*** Opening Extracted records ***

$ cat src/rtl/dmem_arbiter.sv
// Data-memory port arbiter: pipeline MEM stage (A) versus DMA bursts (B).
// A wins in IDLE unless B has waited MAX_WAIT cycles; B owns the port in BURST.
module dmem_arbiter #(
    parameter int MAX_WAIT    = 4,
    parameter int BEAT_STRIDE = 4
) (
    input  logic        clk,
    input  logic        rst,
    input  logic        a_req,
    input  logic        a_we,
    input  logic [2:0]  a_memlen,
    input  logic [31:0] a_addr,
    input  logic [31:0] a_wdata,
    output logic [31:0] a_rdata,
    output logic        a_stall,
    input  logic        b_req,
    input  logic        b_we,
    input  logic [2:0]  b_memlen,
    input  logic [31:0] b_addr,
    input  logic [3:0]  b_len,
    input  logic [31:0] b_wdata,
    output logic [31:0] b_rdata,
    output logic        b_ack,
    output logic        b_done,
    output logic        mem_we,
    output logic [2:0]  mem_memlen,
    output logic [31:0] mem_addr,
    output logic [31:0] mem_wdata,
    input  logic [31:0] mem_rdata
);

    localparam int SW = $clog2(MAX_WAIT + 1);

    typedef enum logic {IDLE, BURST} state_t;

    state_t        state;
    state_t        state_nxt;
    logic [SW-1:0] starve_cnt;
    logic [3:0]    beat_cnt;
    logic [3:0]    len_q;
    logic          we_q;
    logic [2:0]    memlen_q;
    logic [31:0]   burst_addr;
    logic [31:0]   beat_addr;
    logic          starved;
    logic          grant;
    logic          last_beat;

    assign starved   = (starve_cnt == SW'(MAX_WAIT));
    assign grant     = (state == IDLE) && b_req && (!a_req || starved);
    assign last_beat = (state == BURST) && (beat_cnt == len_q);
    assign beat_addr = burst_addr + (32'(BEAT_STRIDE) * {28'd0, beat_cnt});

    always_ff @(posedge clk) begin
        if (rst) begin
            state <= IDLE;
        end else begin
            state <= state_nxt;
        end
    end

    always_comb begin
        state_nxt = state;
        unique case (state)
            IDLE:    if (grant) state_nxt = BURST;
            BURST:   if (last_beat) state_nxt = IDLE;
            default: state_nxt = IDLE;
        endcase
    end

    // Burst parameters are captured at grant so B may change them freely afterwards.
    always_ff @(posedge clk) begin
        if (rst) begin
            starve_cnt <= '0;
            beat_cnt   <= '0;
            len_q      <= '0;
            we_q       <= 1'b0;
            memlen_q   <= '0;
            burst_addr <= '0;
        end else if (grant) begin
            starve_cnt <= '0;
            beat_cnt   <= '0;
            len_q      <= b_len;
            we_q       <= b_we;
            memlen_q   <= b_memlen;
            burst_addr <= b_addr;
        end else if (state == BURST) begin
            beat_cnt <= beat_cnt + 4'd1;
        end else if (!b_req) begin
            starve_cnt <= '0;
        end else if (a_req && !starved) begin
            starve_cnt <= starve_cnt + SW'(1);
        end
    end

    always_comb begin
        mem_we     = 1'b0;
        mem_memlen = a_memlen;
        mem_addr   = a_addr;
        mem_wdata  = a_wdata;
        a_rdata    = mem_rdata;
        b_rdata    = mem_rdata;
        a_stall    = 1'b0;
        b_ack      = 1'b0;
        b_done     = 1'b0;
        unique case (state)
            IDLE: begin
                mem_we = a_req && a_we && !rst;
            end
            BURST: begin
                mem_we     = we_q && !rst;
                mem_memlen = memlen_q;
                mem_addr   = beat_addr;
                mem_wdata  = b_wdata;
                a_stall    = a_req && !rst;
                b_ack      = !rst;
                b_done     = last_beat && !rst;
            end
            default: begin
                mem_we = 1'b0;
            end
        endcase
    end

endmodule

$ cat config.mk
export PLATFORM = sky130hd
export DESIGN_NAME = dmem_arbiter
export DESIGN_NICKNAME = d
export VERILOG_FILES = /design/src/rtl/dmem_arbiter.sv
export SDC_FILE = /design/constraint.sdc
export NUM_CORES = 1
export LEC_CHECK = 0
export CORE_ASPECT_RATIO = 0.5
export CORE_MARGIN = 5
export CORE_UTILIZATION = 34
export DETAILED_ROUTE_END_ITERATION = 10
export HOLD_SLACK_MARGIN = 0.08
export PLACE_DENSITY = 0.8
export SYNTH_ARGS = -nofsm -noshare
export SYNTH_HDL_FRONTEND = slang
export SYNTH_SLANG_ARGS = --single-unit
$ cat constraint.sdc
create_clock -name clk -period 2.96 [get_ports clk]
set_input_delay 0.444 -clock clk [delete_from_list [all_inputs] [get_ports clk]]
set_output_delay 0.444 -clock clk [all_outputs]
set_load 0.02 [all_outputs]
# Word-level counts from Yosys, hierarchy flattened
# Index checks and enable logic that the tools add are counted.
# totals
ff_bits	48
output_inout_bits	135
n_memories	0
wordCells	41
latchBits	0
mem_bits_ro	0
ram_bits	0
# op_classes
n_reduce_logical	15
n_div	0
eq_ne	3
magnitude_cmp	0
shift	0
add_sub_neg	3
bitwise	1
n_mux	12
mul	0
# op_table
op	count
$mux 32	2
$add 32x6->32	1
$logic_and 1x1->1	9
$mux 3	3
$mux 1	5
$add 4x1->4 const B	1
$eq 4x4->1	1
$pmux 1 s2	2
$add 3x1->3 const B	1
$eq 3x3->1 const B	1
$logic_not 1->1	3
$ne 2x1->1 const B	1
$reduce_and 2->1	1
$reduce_or 2->1	1
$logic_or 1x1->1	1
$not 1->1	1

# Depth between registers and ports, before layout
# Gate-level depths: netlist of run 1.
# logic_depth
depth_word	5
depth_mapped	8
ltp_nobuf	6

# Worst setup path after synthesis of run 1
# OpenSTA, ideal clock, no wires.
# synth_path
path_type	reg2out
startpoint	register beat_cnt[0]
endpoint	output mem_addr[28]
arrival_time_ns	2.189
path_stages_with_launch	8
path_slack_ns	0.327
path_cell_list	dfxtp_1 ha_1 fa_1 a211oi_1 or2_1 buf_6 o31ai_1 a31oi_1
# synth_between
elab_chain_len	2
# synth_lines
item	line	rtl
from (decl)	39	logic [3:0] beat_cnt;
from (signal assigned)	88	beat_cnt <= beat_cnt + 4'd1;
$add 32x6->32	52	assign beat_addr = burst_addr + (32'(BEAT_STRIDE) * {28'd0, beat_cnt});
$mux 32	106	unique case (state)
to (decl)	27	output logic [31:0] mem_addr,
# No other way between the ends.

# Worst setup path in the final report of run 1
# layout_path
startpoint	register beat_cnt[1]
endpoint	output mem_addr[31]
# Same word-level chain as after synthesis.

==> parameters.txt, run 1 <==
Parameter                              Value

Layout
  Commonest non-fill, non-tap cell in the layout ... clkdlybuf4s50_1
  Antenna diode count ... 0
  Non-filler cells in the finished layout ... 811
  Net count of the finished layout ... 849
  Highest-count cells in the layout ignoring fill and taps ... 187 x clkdlybuf4s50_1, 89 x nand2_1, 48 x a21oi_1, 45 x dfxtp_1, 42 x mux2_2
  Share of final-layout standard cells stronger than drive strength 1 ... 15.77%
  Final standard cell area without fillers ... 5982 sq um
  Growth of design area from synthesis to finish ... 54.67%

Power and ir drop
  Relative contribution of combinational cells to total power ... 36.0%
  Seq pwr share ... 33.2%
  Switch Pwr ... 0.6502 mW
  Clock group share of total power ... 30.8%
  Internal portion of total power ... 1.499 mW
  Net switching share of the total power ... 30.25%
  Power per cell area ... 359.3 nW/um^2
  Leak pwr ... 2.201 nW
  Worst VDD drop ... 0.2223 mV

Route
  Antenna-violating nets left ... 0
  Via count ... 4,192
  Topmost layer with routed signal wires ... met4
  Via density per instance ... 5.169
  Detailed Route WL ... 14.92 mm
  Drt pass-1 iters ... 4
  Average routed wire per standard cell ... 18.39 um
  Sum of met3 wire segment lengths after detailed routing ... 864 um
  Wire length on met1 ... 6.246 mm
  Met2 wire length ... 7.442 mm
  DR DRC count ... 0
  Number of DRC markers after the initial detailed-route iteration ... 203

Floorplan
  Std cell rows ... 27
  Horizontal die dimension ... 160.8 um
  Ports placed on the boundary ... 311
  Die area ... 13,740 sq um
  Chip height ... 85.42 um
  Core outline area ... 11,050 sq um
  Effective utilization at floorplan ... 35.01%

Clock tree
  Total of hold buffers inserted after clock tree synthesis ... 0
  Clock tree root buffer cell ... clkbuf_16
  Clock Latency Late Sink ... 0.29 ns
  CTS max path bufs ... 2
  H-Tree Depth ... 2
  Inserted Clock Buffers ... 5
  Clock-pin slew of the registers on the worst-case setup and hold paths ... 0.07 ns
  Clock Sinks ... 48
  TritonCTS clock tree ... yes

Worst setup path
  Crit path required time ... 2.52 ns
  Worst-path fanout max ... 10
  Kind of critical path ... reg2out
  Reg-to-reg setup timing slack ... 1.26 ns
  Startpoint of the worst register-to-register path ... state
  Element type at the critical path end ... output pin
  Terminus of the critical flop-to-flop path ... burst_addr[28]
  CP Launch Type ... flop
  Number of cells on the worst reg-to-reg path ... 5
  Data arrival time at the worst-slack endpoint ... 2.44 ns

Yosys
  Top post-synthesis cells by area ... dfxtp_1 25%, buf_4 12%, mux2_2 12%
  Predominant post-synthesis flop cell ... dfxtp_1
  Synth top area share ... 24.85%
  Part of the Yosys area used for sequential elements ... 24.85%
  Post-synthesis net count ... 693
  Yosys cell types ... 51
  Complex-gate fraction of the synthesized area ... 16.05%
  Synthesized-area fraction occupied by adder cells ... 2.782%
  Mux share of post-synthesis cell area ... 12.75%
  Async set or reset register ratio after synthesis ... 0%
  Combinational family with the most area after synthesis ... simple AND/OR/NAND/NOR gates
  Area share of and/or/nand/nor cells after synthesis ... 23.84%
  Gate count of the mapped netlist ... 509
  Largest area contributor in the netlist ... dfxtp_1
  Yosys reg bits ... 48
  Mapped cell area ... 3867 sq um
  Number of synthesis warnings ... 0
  Number of enable flip-flop cells after synthesis ... 0
  XOR/XNOR Fraction of Synth Area ... 3.170%
  Average cell area after synthesis ... 7.598 sq um

Hold path
  Number of cells on the worst hold path ... 2
  Worst hold path startpoint ... memlen_q[1]
  Worst Hold Endpoint ... memlen_q[1]
  Hold Crit Class ... reg2reg

Global route
  Via count of the first global-routing pass ... 4,131
  Maximum number of pins on one net before global-route repair ... 59
  Wire length of the first global-routing pass ... 22.36 mm
  Number of antenna violations at the first check in global routing ... 0
  GRT Resource Usage Total ... 20.04%
  Total congestion overflow after global routing ... 0

STA
  Min Tclk post-route ... 2.885 ns
  Pins Over Slew Limit ... 0
  Final setup skew ... 0.005449 ns
  Transition time of the tightest slew-check pin ... 0.5180 ns
  Worst relative slew slack ... 65.47%
  Endpoints failing hold ... 0
  Unrepaired setup endpoints after global routing ... false
  Number of failing setup endpoints in the final timing report ... 0
  Post-route clock period utilization ... 97.46%
  Max Fclk ... 346.6 MHz

Placed design
  Total cell area at the placement stage ... 5826 sq um
  Detailed placement HPWL ... 12.00 mm
  Input/output buffers ... 214
  Final weighted congestion in routability-driven placement ... 0.7913
  Number of cells after detailed placement ... 802

Job
  Number of max-cap violations ... 0

Outcome
  Run status ... completed
## registers in the layout, summed over array words and instances, names as in the netlist
name,count
memlen_q,3
len_q,4
burst_addr,32
we_q,1
beat_cnt,4
state,1
starve_cnt,3
## how the worst max path moves through the flow
stage,from,end
2_1_floorplan,beat_cnt[0],mem_addr[28]
3_3_place_gp,beat_cnt[0],mem_addr[24]
3_5_place_dp,burst_addr[2],mem_addr[24]
4_1_cts,burst_addr[2],mem_addr[24]
5_1_grt,beat_cnt[2],mem_addr[31]
6_report,beat_cnt[1],mem_addr[31]
## final cells by class
cell class / instances / area [sq um]
repair buffers: 245 / 2337
multi-input cells: 358 / 2298
inverters: 7 / 26.28
clock buffers: 5 / 125.1
clock inverters: 3 / 46.29
fillers: 985 / 5065
well taps: 145 / 181.4
flip-flops and latches: 48 / 967.2
## routing by layer
layer | global-route usage [%] | vias to the layer above
met5 | 1.049 | -
met4 | 5.650 | 0
met3 | 4.415 | 31
met2 | 35.17 | 127
met1 | 24.86 | 1987
li1 | - | 2047
## power groups by stage
stage | clock, mW | sequential [mW] | combinational [mW]
2_1_floorplan | 0 | 0.716 | 0.478
3_3_place_gp | 0 | 0.724 | 0.790
3_5_place_dp | 0 | 0.725 | 0.799
4_1_cts | 0.666 | 0.711 | 0.778
5_1_grt | 0.696 | 0.719 | 0.820
6_report | 0.663 | 0.713 | 0.774
## synth_stat cells, types with 7 or more instances
cell type	number
buf_1	7
nand4_1	10
o31ai_1	11
ha_1	7
nand2_1	89
dfxtp_1	48
xnor2_1	8
or4_1	13
a31oi_1	19
clkbuf_1	19
mux2_2	42
a21oi_1	49
buf_4	64
nor2_1	27
nand3_1	11
inv_1	7
## cells by family (layout without fill, tap and decap cells)
group | after synthesis | count (layout)
AOI/OAI and AO/OA | 103 | 103
adders and majority gates | 8 | 8
xor gates and xnor gates | 14 | 14
and+or+nand+nor | 189 | 189
DFF | 48 | 48
buffers and inverters | 103 | 260
muxes | 44 | 44
## worst max-delay path, cell delays in order (launching register included)
cell           delay, ns
dfxtp_1             0.34
buf_4               0.16
ha_1                0.29
a21oi_2             0.07
a2bb2oi_2           0.18
buf_4               0.19
or4_1               0.46
nand3_1             0.09
dlygate4sd2_1       0.36
## repair_timing
action                                 CTS  global route
gates resized for setup                 44            27
setup buffers                            0             1
endpoints found under the hold margin    0             0
pin swaps                                0             2
setup endpoints to repair               26            15
## through the flow
step	util, %	setup TNS, ns	worst slack (ns)	hold WS, ns	power, mW
after floorplan	-	0	0.3271	0.4329	1.194
after global placement	52.74	-0.1062	-0.06681	0.4400	1.514
after detailed placement	52.74	-0.3337	-0.1009	0.4475	1.525
after CTS	54.15	-0.2551	-0.1318	0.4569	2.155
after global routing	54.15	0	0.005047	0.4766	2.235
final	54.15	0	0.07513	0.4570	2.149
(Power assumes the default switching activity.)
==> run 2: changes to the inputs <==
CTS_CLUSTER_DIAMETER = 50   (was unset)
==> results of run 2 <==
The final DEF is identical to that of run 1; final timing and power are the same.
==> run 3: changes to the inputs <==
CTS_CLUSTER_DIAMETER = unset   (was 50)
==> results of run 3 <==
The final DEF is identical to that of run 1; final timing and power are the same.
==> patch 1: new RTL, settings of run 2 <==
`MAX_WAIT`: 4 -> 8.
--- a/src/rtl/dmem_arbiter.sv
+++ b/src/rtl/dmem_arbiter.sv
@@ -3,3 +3,3 @@
 module dmem_arbiter #(
-    parameter int MAX_WAIT    = 4,
+    parameter int MAX_WAIT    = 8,
     parameter int BEAT_STRIDE = 4
Check against the original RTL: same outputs for any inputs over 4 cycles, from zero or initial values and one cycle with rst high; that may be too few to reach the edited logic, so the function may still have changed.
==> patch 1 against run 2 <==
Die area grew 1.9%; highest routed layer unchanged; area after synthesis increased by 2.1%; largest cell class unchanged; wire length grew 4.0%; power increased by 5.8%; design area increased by 6.2%; worst setup slack gained 5.4 ps; via count rose by 7.3%; sequential cell count is 1 higher.
==> patch 1: results (changes against run 2) <==
| Metric | Value |
|---|---|
| Worst Reg2Reg Path Length in Cells | 4 (-1) |
| Routability cong. | 0.848 (+7.2%) |
| Leakage | 2.37 nW (+7.6%) |
| Asr flop ratio synth | 0% (unchanged) |
| Syn_area_per_cell | 7.52 um2 (-1.0%) |
| Reg with most FFs | burst_addr |
| Critical path fanouts, max | 6 (-4) |
| Iteration-0 DRC Markers | 349 (+72%) |
| Share of cells above drive strength 1 | 20.3% (+4.5 points) |
| GRT Total Usage | 20.1% (+0.032 points) |
| VDD IR-drop max | 0.000325 V (+46%) |
| R2R Path End | starve_cnt[2] |
| Placed cells | 848 (+5.7%) |
| CP startpoint | beat_cnt[0] |
| Register area share after synthesis | 24.8% (about the same) |
| Count of different cell masters after synthesis | 49 (-3.9%) |
| Filler instances | 983 (-0.20%) |
| Antenna cells | 0 (unchanged) |
| Routed wire length | 15500 um (+4.0%) |
| Largest net degree at the start of global routing | 62 (+5.1%) |
| Area contributors post-synth | dfxtp_1 25%, buf_4 12%, mux2_2 12% |
| Wire per inst | 17.9 um (-2.5%) |
| Buffers on Ports | 214 (unchanged) |
| HP Start | burst_addr[0] |
| Slew @ Worst Pin | 490 ps (-27.7 ps) |
| Worst Hold End | burst_addr[0] |
| H-Tree Depth | 2 (unchanged) |
| Final Skew | 6.65 ps (+1.20 ps) |
| Nets | 889 (+4.7%) |
| Top post-synthesis cells by count | 97 x nand2_1, 64 x buf_4, 50 x a21oi_1 |
| Grt total ovfl | 0 (unchanged) |
| Status | complete, no violations |
| Initial DRT Pass Iterations | 5 (+1) |
| Post-synth net total | 709 (+2.3%) |
| Reg2Reg Setup Slack | 960 ps (-300 ps) |
| First-pass GRT wire length | 22700 um (+1.7%) |
| Vias per Instance | 5.20 (+0.60%) |
| Vias in the first global route | 4483 (+8.5%) |
| Hpwl dp | 12100 um (+0.43%) |
-- patch 1: cell types whose count changed after synthesis, moves of 4 or more --
cell and delta:
nand4b_1 +4, nor4_1 +4, nand2_1 +8, nand4_1 -4, inv_1 +5, nor2b_1 -4
and4_1 -5, nor2_1 +8, o41ai_1 +5
-- patch 1: worst max path at each step --
| stage | slack, ps | endpoint |
|---|---|---|
| after global placement | -30 | mem_addr[23] |
| after CTS | -150 | mem_addr[23] |
| after floorplan | 270 | mem_addr[11] |
| after global routing | -4 | mem_addr[12] |
| after detailed placement | -80 | mem_addr[19] |
| final | 80 | mem_addr[6] |
-- patch 1: cell families (layout without fill, tap and decap cells) --
group	after synthesis	after routing	share of synthesized area [%]
and+or+nand+nor	193	195	23.2
buffers and inverters	110	289	17.0
AOI/OAI and AO/OA	109	109	17.2
DFF	49	49	24.8
muxes	42	42	11.9
xor gates and xnor gates	14	14	3.11
adders and majority gates	8	8	2.73
-- patch 1: critical path, stage by stage (launching register included) --
cell and delay (ps):
dfxtp_1 310, ha_1 230, fa_1 410, buf_4 170, a21o_1 180, a21o_1 200
buf_4 160, nor2_1 80, o2bb2ai_1 70, dlygate4sd2_1 330
-- patch 1: power by group --
group / internal, mW / total (mW) / switching (mW)
clock: 0.487 / 0.755 / 0.268
sequential: 0.691 / 0.722 / 0.0317
combinational: 0.435 / 0.797 / 0.362
total: 1.61 / 2.28 / 0.662
-- patch 1: area by class of cell --
cell class	count	area, um2	share of cell area, %
clock buffer	5	125	1.97
tap	159	199	3.13
sequential	49	991	15.6
timing repair buffer	269	2530	39.8
inverter	12	45.0	0.709
multi-input combinational	368	2400	37.7
clock inverter	3	68.8	1.08
-- patch 1: per-stage QoR --
stage	hold WS [ps]	instance area (um2)	worst slack, ps
finish	455	6350	80.6
global route	481	6350	-4.32
CTS	457	6330	-147
detailed placement	447	6090	-78.6
global placement	443	6090	-28.3
floorplan	433	3950	273
-- patch 1: metal layers --
layer / vias to the layer above / GRT usage, % / wire length (um)
met4: 0 / 7.21 / 387
met2: 210 / 37.3 / 8110
met5: - / 0 / 0
li1: 2148 / - / -
met3: 44 / 5.23 / 1150
met1: 2096 / 22.4 / 5860
-- patch 1: timing repair --
action | CTS | global route
pin swaps | 1 | 2
resized for setup | 47 | 51
gates cloned | 0 | 2
setup buffers | 7 | 0
setup endpoints to repair | 25 | 23
==> patch 2: new RTL, settings of run 2 <==
Made on the original files. Reset style: asynchronous (`rst`), changed in 2 clocked blocks.
--- a/src/rtl/dmem_arbiter.sv
+++ b/src/rtl/dmem_arbiter.sv
@@ -53,3 +53,3 @@
 
-    always_ff @(posedge clk) begin
+    always_ff @(posedge clk or posedge rst) begin
         if (rst) begin
@@ -71,3 +71,3 @@
     // Burst parameters are captured at grant so B may change them freely afterwards.
-    always_ff @(posedge clk) begin
+    always_ff @(posedge clk or posedge rst) begin
         if (rst) begin
Function: differs if rst is asserted again (counterexample within 4 cycles, from zero or initial values and one cycle with rst high); with rst held inactive, the same outputs for 4 cycles.
==> patch 2 against run 2 <==
Area after synthesis rose by 2.3%; design area rose by 3.4%; hold slack gained 46 ps; synthesized cell count down 17%; count of clock-buffer cells in the layout stayed put; non-clock buffer count grew 11; wire length is 7.7% higher; worst setup slack lost 43 ps; sequential cell count unchanged; critical path type unchanged.
Power is not compared: it rests on default switching activity, and its combinational part moved more than twofold at a synthesized area within 25%.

*** Closing Extracted records ***

§ **Directions for this task**: From the line that has "Core outline area ... 11,050 sq um" through the line that has "Reg-to-reg setup timing slack ... 1.26 ns", copy every line exactly as it appears above, and leave out all others.

§ **Exercise answer**:
  Core outline area ... 11,050 sq um
  Effective utilization at floorplan ... 35.01%

Clock tree
  Total of hold buffers inserted after clock tree synthesis ... 0
  Clock tree root buffer cell ... clkbuf_16
  Clock Latency Late Sink ... 0.29 ns
  CTS max path bufs ... 2
  H-Tree Depth ... 2
  Inserted Clock Buffers ... 5
  Clock-pin slew of the registers on the worst-case setup and hold paths ... 0.07 ns
  Clock Sinks ... 48
  TritonCTS clock tree ... yes

Worst setup path
  Crit path required time ... 2.52 ns
  Worst-path fanout max ... 10
  Kind of critical path ... reg2out
  Reg-to-reg setup timing slack ... 1.26 ns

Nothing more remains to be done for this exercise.